Data extract: Begin
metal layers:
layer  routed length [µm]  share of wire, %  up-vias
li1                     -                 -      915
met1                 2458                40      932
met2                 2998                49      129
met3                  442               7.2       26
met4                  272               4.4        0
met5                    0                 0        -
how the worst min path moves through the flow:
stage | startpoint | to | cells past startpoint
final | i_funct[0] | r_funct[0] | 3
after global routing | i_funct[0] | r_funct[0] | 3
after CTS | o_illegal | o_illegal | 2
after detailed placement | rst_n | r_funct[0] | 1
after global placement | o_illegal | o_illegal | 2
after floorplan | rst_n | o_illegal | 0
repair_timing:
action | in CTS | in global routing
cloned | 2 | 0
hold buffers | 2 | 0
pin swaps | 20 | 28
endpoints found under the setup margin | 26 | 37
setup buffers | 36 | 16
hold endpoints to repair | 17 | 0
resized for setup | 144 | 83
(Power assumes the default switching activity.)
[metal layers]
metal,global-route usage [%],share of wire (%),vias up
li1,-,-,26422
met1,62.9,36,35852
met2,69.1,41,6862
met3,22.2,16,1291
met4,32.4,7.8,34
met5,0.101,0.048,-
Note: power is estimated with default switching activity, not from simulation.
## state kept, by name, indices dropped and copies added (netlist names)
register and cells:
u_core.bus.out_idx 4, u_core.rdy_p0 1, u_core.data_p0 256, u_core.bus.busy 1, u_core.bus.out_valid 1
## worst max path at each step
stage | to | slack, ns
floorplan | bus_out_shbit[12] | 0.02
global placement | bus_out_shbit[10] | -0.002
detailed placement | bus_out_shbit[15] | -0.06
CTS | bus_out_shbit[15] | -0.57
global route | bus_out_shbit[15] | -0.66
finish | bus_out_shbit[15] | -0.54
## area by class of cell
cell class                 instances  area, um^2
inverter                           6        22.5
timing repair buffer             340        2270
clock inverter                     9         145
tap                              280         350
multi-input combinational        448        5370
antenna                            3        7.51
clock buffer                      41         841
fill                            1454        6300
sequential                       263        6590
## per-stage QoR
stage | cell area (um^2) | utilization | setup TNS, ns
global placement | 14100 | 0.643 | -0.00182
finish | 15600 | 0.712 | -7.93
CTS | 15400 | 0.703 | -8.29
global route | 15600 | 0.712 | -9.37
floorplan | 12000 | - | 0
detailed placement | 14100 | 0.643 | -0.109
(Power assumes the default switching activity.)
`src/rtl/occ_burst_packer_pkg.sv`:
```
// Shared types and constants for the occupancy-code burst packer.
// The burst word record is the FIFO entry layout: {data, keep, last}.
package occ_burst_packer_pkg;

    localparam int BURST_SIZE = 64;
    localparam int OCC_WIDTH  = 8;
    localparam int LANES      = BURST_SIZE / OCC_WIDTH;

    typedef enum logic [2:0] {
        ST_IDLE    = 3'd0,
        ST_COLLECT = 3'd1,
        ST_FLUSH   = 3'd2,
        ST_DRAIN   = 3'd3,
        ST_DONE    = 3'd4
    } state_t;

    typedef struct packed {
        logic [BURST_SIZE-1:0] data;
        logic [LANES-1:0]      keep;
        logic                  last;
    } burst_word_t;

endpackage

```
`src/rtl/occ_fifo.sv`:
```
// Synchronous FIFO for packed burst words; head is read combinationally.
// Pointers carry one extra wrap bit so full and empty are distinguishable.
module occ_fifo #(
    parameter int WIDTH = 73,
    parameter int DEPTH = 4
) (
    input  logic             i_clk,
    input  logic             i_rst_n,
    input  logic             i_push,
    input  logic [WIDTH-1:0] i_data,
    input  logic             i_pop,
    output logic [WIDTH-1:0] o_head,
    output logic             o_full,
    output logic             o_empty
);

    localparam int AW = $clog2(DEPTH);

    logic [WIDTH-1:0] mem_q [DEPTH];
    logic [AW:0]      wr_ptr_q, wr_ptr_d;
    logic [AW:0]      rd_ptr_q, rd_ptr_d;
    logic             push_ok, pop_ok;

    assign o_empty = (wr_ptr_q == rd_ptr_q);
    assign o_full  = (wr_ptr_q[AW] != rd_ptr_q[AW]) && (wr_ptr_q[AW-1:0] == rd_ptr_q[AW-1:0]);
    assign push_ok = i_push && !o_full;
    assign pop_ok  = i_pop && !o_empty;
    assign o_head  = mem_q[rd_ptr_q[AW-1:0]];

    always_comb begin
        wr_ptr_d = wr_ptr_q + {{AW{1'b0}}, push_ok};
        rd_ptr_d = rd_ptr_q + {{AW{1'b0}}, pop_ok};
    end

    always_ff @(posedge i_clk) begin
        if (!i_rst_n) begin
            wr_ptr_q <= '0;
            rd_ptr_q <= '0;
        end else begin
            wr_ptr_q <= wr_ptr_d;
            rd_ptr_q <= rd_ptr_d;
        end
    end

    // Storage is left unreset so it can map onto distributed/block RAM.
    always_ff @(posedge i_clk) begin
        if (push_ok) begin
            mem_q[wr_ptr_q[AW-1:0]] <= i_data;
        end
    end

endmodule

```
`src/rtl/occ_burst_packer.sv`:
```
// Packs 8-bit occupancy codes into burst words, queues them, and on BFS
// completion flushes a keep-masked final word tagged last.
module occ_burst_packer
    import occ_burst_packer_pkg::*;
#(
    parameter int BURST_SIZE = occ_burst_packer_pkg::BURST_SIZE,
    parameter int FIFO_DEPTH = 4
) (
    input  logic                    i_clk,
    input  logic                    i_rst_n,
    input  logic                    i_start,
    input  logic                    i_occ_valid,
    input  logic [7:0]              i_occ_code,
    output logic                    o_occ_ready,
    input  logic                    i_finish_bfs,
    output logic                    o_burst_valid,
    output logic [BURST_SIZE-1:0]   o_burst_data,
    output logic [BURST_SIZE/8-1:0] o_burst_keep,
    output logic                    o_burst_last,
    input  logic                    i_burst_ready,
    output logic [15:0]             o_word_count,
    output logic                    o_done
);

    localparam int NL = BURST_SIZE / 8;
    localparam int IW = $clog2(NL);
    localparam int FW = BURST_SIZE + NL + 1;

    state_t              state_q, state_d;
    logic [IW-1:0]       idx_q, idx_d;
    logic [BURST_SIZE-1:0] pack_q, pack_d;
    logic [15:0]         count_q, count_d;
    logic                done_q, done_d;

    logic                fifo_full, fifo_empty;
    logic                push, pop, accept;
    logic [FW-1:0]       push_word, head_word;
    logic [BURST_SIZE-1:0] pack_ins;
    logic [NL-1:0]       flush_keep;

    // pack_ins is the pack register with the incoming code dropped into lane idx.
    for (genvar gi = 0; gi < NL; gi++) begin : g_lane
        assign pack_ins[gi*8 +: 8] = (idx_q == IW'(gi)) ? i_occ_code : pack_q[gi*8 +: 8];
        assign flush_keep[gi]      = ({1'b0, idx_q} > (IW+1)'(gi));
    end

    assign accept = (state_q == ST_COLLECT) && i_occ_valid && !fifo_full;
    assign pop    = !fifo_empty && i_burst_ready;

    always_comb begin
        state_d   = state_q;
        idx_d     = idx_q;
        pack_d    = pack_q;
        count_d   = count_q;
        done_d    = done_q;
        push      = 1'b0;
        push_word = {pack_ins, {NL{1'b1}}, 1'b0};
        case (state_q)
            ST_IDLE, ST_DONE: begin
                if (i_start) begin
                    state_d = ST_COLLECT;
                    idx_d   = '0;
                    pack_d  = '0;
                    count_d = '0;
                    done_d  = 1'b0;
                end
            end
            ST_COLLECT: begin
                if (accept) begin
                    if (idx_q == IW'(NL-1)) begin
                        push    = 1'b1;
                        idx_d   = '0;
                        pack_d  = '0;
                        count_d = (count_q == 16'hFFFF) ? count_q : count_q + 16'd1;
                    end else begin
                        pack_d = pack_ins;
                        idx_d  = idx_q + IW'(1);
                    end
                end
                if (i_finish_bfs) begin
                    state_d = ST_FLUSH;
                end
            end
            ST_FLUSH: begin
                // Lanes at or above idx are already zero: pack is cleared after every full word.
                push_word = {pack_q, flush_keep, 1'b1};
                if (!fifo_full) begin
                    push    = 1'b1;
                    state_d = ST_DRAIN;
                    if (idx_q != '0) begin
                        count_d = (count_q == 16'hFFFF) ? count_q : count_q + 16'd1;
                    end
                end
            end
            ST_DRAIN: begin
                if (pop && head_word[0]) begin
                    state_d = ST_DONE;
                    done_d  = 1'b1;
                end
            end
            default: state_d = ST_IDLE;
        endcase
    end

    always_ff @(posedge i_clk) begin
        if (!i_rst_n) begin
            state_q <= ST_IDLE;
            idx_q   <= '0;
            pack_q  <= '0;
            count_q <= '0;
            done_q  <= 1'b0;
        end else begin
            state_q <= state_d;
            idx_q   <= idx_d;
            pack_q  <= pack_d;
            count_q <= count_d;
            done_q  <= done_d;
        end
    end

    occ_fifo #(
        .WIDTH (FW),
        .DEPTH (FIFO_DEPTH)
    ) u_fifo (
        .i_clk   (i_clk),
        .i_rst_n (i_rst_n),
        .i_push  (push),
        .i_data  (push_word),
        .i_pop   (pop),
        .o_head  (head_word),
        .o_full  (fifo_full),
        .o_empty (fifo_empty)
    );

    // Head fields are masked while empty so the bus reads zero out of reset.
    assign o_occ_ready   = (state_q == ST_COLLECT) && !fifo_full;
    assign o_burst_valid = !fifo_empty;
    assign o_burst_data  = fifo_empty ? '0 : head_word[FW-1 -: BURST_SIZE];
    assign o_burst_keep  = fifo_empty ? '0 : head_word[NL:1];
    assign o_burst_last  = !fifo_empty && head_word[0];
    assign o_word_count  = count_q;
    assign o_done        = done_q;

endmodule

```
[src/rtl/pad_mux_pkg.sv]
// Shared types and width helpers for the pad ownership scheduler.
// Holds the scheduler state encoding and the default pad owner.
package pad_mux_pkg;

  typedef enum logic [2:0] {
    ST_IDLE    = 3'd0,
    ST_ISOLATE = 3'd1,
    ST_SWITCH  = 3'd2,
    ST_SETTLE  = 3'd3,
    ST_DONE    = 3'd4
  } state_t;

  localparam int DEFAULT_OWNER = 0;

  // Width of an owner select; a single owner still needs one bit.
  function automatic int sel_width(input int n_periph);
    return (n_periph > 1) ? $clog2(n_periph) : 1;
  endfunction

  function automatic int idx_width(input int n_io);
    return (n_io > 1) ? $clog2(n_io) : 1;
  endfunction

endpackage

[src/rtl/pad_mux_xbar.sv]
// Combinational per-pad owner mux and pad-input demux.
// A set force bit parks the pad: output and enable low, input routed to nobody.
module pad_mux_xbar #(
  parameter int N_IO     = 48,
  parameter int N_PERIPH = 4,
  parameter int SW       = 2
) (
  input  logic [N_IO*SW-1:0]       sel_i,
  input  logic [N_IO-1:0]          force_i,
  input  logic [N_PERIPH*N_IO-1:0] periph_out_i,
  input  logic [N_PERIPH*N_IO-1:0] periph_oe_i,
  input  logic [N_IO-1:0]          io_in_i,
  output logic [N_IO-1:0]          io_out_o,
  output logic [N_IO-1:0]          io_oe_o,
  output logic [N_PERIPH*N_IO-1:0] periph_in_o
);

  for (genvar i = 0; i < N_IO; i++) begin : g_pad
    logic [SW-1:0] s;
    logic          out_v;
    logic          oe_v;

    assign s = sel_i[i*SW +: SW];

    always_comb begin
      out_v = 1'b0;
      oe_v  = 1'b0;
      for (int p = 0; p < N_PERIPH; p++) begin
        if (s == SW'(p)) begin
          out_v = periph_out_i[p*N_IO+i];
          oe_v  = periph_oe_i[p*N_IO+i];
        end
      end
    end

    assign io_out_o[i] = out_v & ~force_i[i];
    assign io_oe_o[i]  = oe_v & ~force_i[i];

    for (genvar p = 0; p < N_PERIPH; p++) begin : g_in
      assign periph_in_o[p*N_IO+i] = io_in_i[i] & ~force_i[i] & (s == SW'(p));
    end
  end

endmodule

[src/rtl/pad_mux_sched.sv]
// Pad ownership scheduler: per-pad owner/config registers with break-before-make switching.
// Optional per-pad lock storage is built when PAD_MUX_LOCK_EN is defined.
module pad_mux_sched
  import pad_mux_pkg::*;
#(
  parameter int N_IO        = 48,
  parameter int N_PERIPH    = 4,
  parameter int NBIT_PADCFG = 6,
  parameter int GUARD_CYC   = 2,
  localparam int SW         = sel_width(N_PERIPH),
  localparam int IW         = idx_width(N_IO)
) (
  input  logic                          clk_i,
  input  logic                          rstn_i,
  input  logic [N_PERIPH*N_IO-1:0]      periph_out_i,
  input  logic [N_PERIPH*N_IO-1:0]      periph_oe_i,
  output logic [N_PERIPH*N_IO-1:0]      periph_in_o,
  input  logic [N_IO-1:0]               io_in_i,
  output logic [N_IO-1:0]               io_out_o,
  output logic [N_IO-1:0]               io_oe_o,
  output logic [N_IO*NBIT_PADCFG-1:0]   pad_cfg_o,
  input  logic                          cfg_req_i,
  output logic                          cfg_ready_o,
  input  logic [IW-1:0]                 cfg_idx_i,
  input  logic [SW-1:0]                 cfg_sel_i,
  input  logic [NBIT_PADCFG-1:0]        cfg_padcfg_i,
  input  logic                          cfg_lock_i,
  output logic                          cfg_done_o,
  output logic                          cfg_err_o,
  output state_t                        dbg_state_o
);

  localparam int CW = $clog2(GUARD_CYC + 1);

  // Handshake: a request transfers on a cycle where cfg_req_i and cfg_ready_o
  // are both high; ready is high only in IDLE with no error pulse pending.
  state_t                     state_q, state_d;
  logic [CW-1:0]              cnt_q, cnt_d;
  logic [N_IO*SW-1:0]         sel_q;
  logic [N_IO*NBIT_PADCFG-1:0] pad_cfg_q;
  logic [IW-1:0]              idx_q;
  logic [SW-1:0]              new_sel_q;
  logic [NBIT_PADCFG-1:0]     new_cfg_q;
  logic                       same_q;
  logic                       err_q;
  logic [SW-1:0]              cur_sel;
  logic                       cur_lock;
  logic                       accept;
  logic                       reject;
  logic                       same;
  logic                       force_active;
  logic [N_IO-1:0]            force_mask;

`ifdef PAD_MUX_LOCK_EN
  logic [N_IO-1:0]            lock_q;
  logic                       new_lock_q;
`else
  logic                       unused_lock;
  assign unused_lock = cfg_lock_i;
`endif

  always_comb begin
    cur_sel  = SW'(DEFAULT_OWNER);
    cur_lock = 1'b0;
    for (int i = 0; i < N_IO; i++) begin
      if (cfg_idx_i == IW'(i)) begin
        cur_sel = sel_q[i*SW +: SW];
`ifdef PAD_MUX_LOCK_EN
        cur_lock = lock_q[i];
`endif
      end
    end
  end

  assign cfg_ready_o = (state_q == ST_IDLE) && !err_q;
  assign accept      = cfg_req_i && cfg_ready_o;
  assign reject      = (32'(cfg_idx_i) >= 32'(N_IO)) || cur_lock;
  assign same        = (cur_sel == cfg_sel_i);

  always_comb begin
    state_d = state_q;
    cnt_d   = cnt_q;
    unique case (state_q)
      ST_IDLE: begin
        if (accept && !reject) begin
          if (same) begin
            state_d = ST_SWITCH;
          end else begin
            state_d = ST_ISOLATE;
            cnt_d   = CW'(GUARD_CYC - 1);
          end
        end
      end
      ST_ISOLATE: begin
        if (cnt_q == '0) state_d = ST_SWITCH;
        else             cnt_d   = cnt_q - CW'(1);
      end
      ST_SWITCH: begin
        if (same_q) begin
          state_d = ST_DONE;
        end else begin
          state_d = ST_SETTLE;
          cnt_d   = CW'(GUARD_CYC - 1);
        end
      end
      ST_SETTLE: begin
        if (cnt_q == '0) state_d = ST_DONE;
        else             cnt_d   = cnt_q - CW'(1);
      end
      ST_DONE:  state_d = ST_IDLE;
      default:  state_d = ST_IDLE;
    endcase
  end

  always_ff @(posedge clk_i) begin
    if (!rstn_i) begin
      state_q   <= ST_IDLE;
      cnt_q     <= '0;
      sel_q     <= '0;
      pad_cfg_q <= '0;
      idx_q     <= '0;
      new_sel_q <= '0;
      new_cfg_q <= '0;
      same_q    <= 1'b0;
      err_q     <= 1'b0;
`ifdef PAD_MUX_LOCK_EN
      lock_q     <= '0;
      new_lock_q <= 1'b0;
`endif
    end else begin
      state_q <= state_d;
      cnt_q   <= cnt_d;
      err_q   <= accept && reject;
      if (accept && !reject) begin
        idx_q     <= cfg_idx_i;
        new_sel_q <= cfg_sel_i;
        new_cfg_q <= cfg_padcfg_i;
        same_q    <= same;
`ifdef PAD_MUX_LOCK_EN
        new_lock_q <= cfg_lock_i;
`endif
      end
      if (state_q == ST_SWITCH) begin
        for (int i = 0; i < N_IO; i++) begin
          if (idx_q == IW'(i)) begin
            sel_q[i*SW +: SW]                     <= new_sel_q;
            pad_cfg_q[i*NBIT_PADCFG +: NBIT_PADCFG] <= new_cfg_q;
`ifdef PAD_MUX_LOCK_EN
            lock_q[i] <= lock_q[i] | new_lock_q;
`endif
          end
        end
      end
    end
  end

  // A same-owner update passes through SWITCH without parking the pad.
  assign force_active = (state_q == ST_ISOLATE) || (state_q == ST_SETTLE) ||
                        ((state_q == ST_SWITCH) && !same_q);

  always_comb begin
    force_mask = '0;
    for (int i = 0; i < N_IO; i++) begin
      if (force_active && (idx_q == IW'(i))) force_mask[i] = 1'b1;
    end
  end

  pad_mux_xbar #(
    .N_IO     (N_IO),
    .N_PERIPH (N_PERIPH),
    .SW       (SW)
  ) u_xbar (
    .sel_i        (sel_q),
    .force_i      (force_mask),
    .periph_out_i (periph_out_i),
    .periph_oe_i  (periph_oe_i),
    .io_in_i      (io_in_i),
    .io_out_o     (io_out_o),
    .io_oe_o      (io_oe_o),
    .periph_in_o  (periph_in_o)
  );

  assign pad_cfg_o   = pad_cfg_q;
  assign cfg_done_o  = (state_q == ST_DONE);
  assign cfg_err_o   = err_q;
  assign dbg_state_o = state_q;

endmodule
Data extract: End
-- How to complete this task --
What you return should be exactly the lines above, starting at the one with "u_core.bus.out_idx 4, u_core.rdy_p0" and ending at the one with "global placement | 14100 | 0.643 | -0.00182", and nothing else.

-- Your solution --
u_core.bus.out_idx 4, u_core.rdy_p0 1, u_core.data_p0 256, u_core.bus.busy 1, u_core.bus.out_valid 1
## worst max path at each step
stage | to | slack, ns
floorplan | bus_out_shbit[12] | 0.02
global placement | bus_out_shbit[10] | -0.002
detailed placement | bus_out_shbit[15] | -0.06
CTS | bus_out_shbit[15] | -0.57
global route | bus_out_shbit[15] | -0.66
finish | bus_out_shbit[15] | -0.54
## area by class of cell
cell class                 instances  area, um^2
inverter                           6        22.5
timing repair buffer             340        2270
clock inverter                     9         145
tap                              280         350
multi-input combinational        448        5370
antenna                            3        7.51
clock buffer                      41         841
fill                            1454        6300
sequential                       263        6590
## per-stage QoR
stage | cell area (um^2) | utilization | setup TNS, ns
global placement | 14100 | 0.643 | -0.00182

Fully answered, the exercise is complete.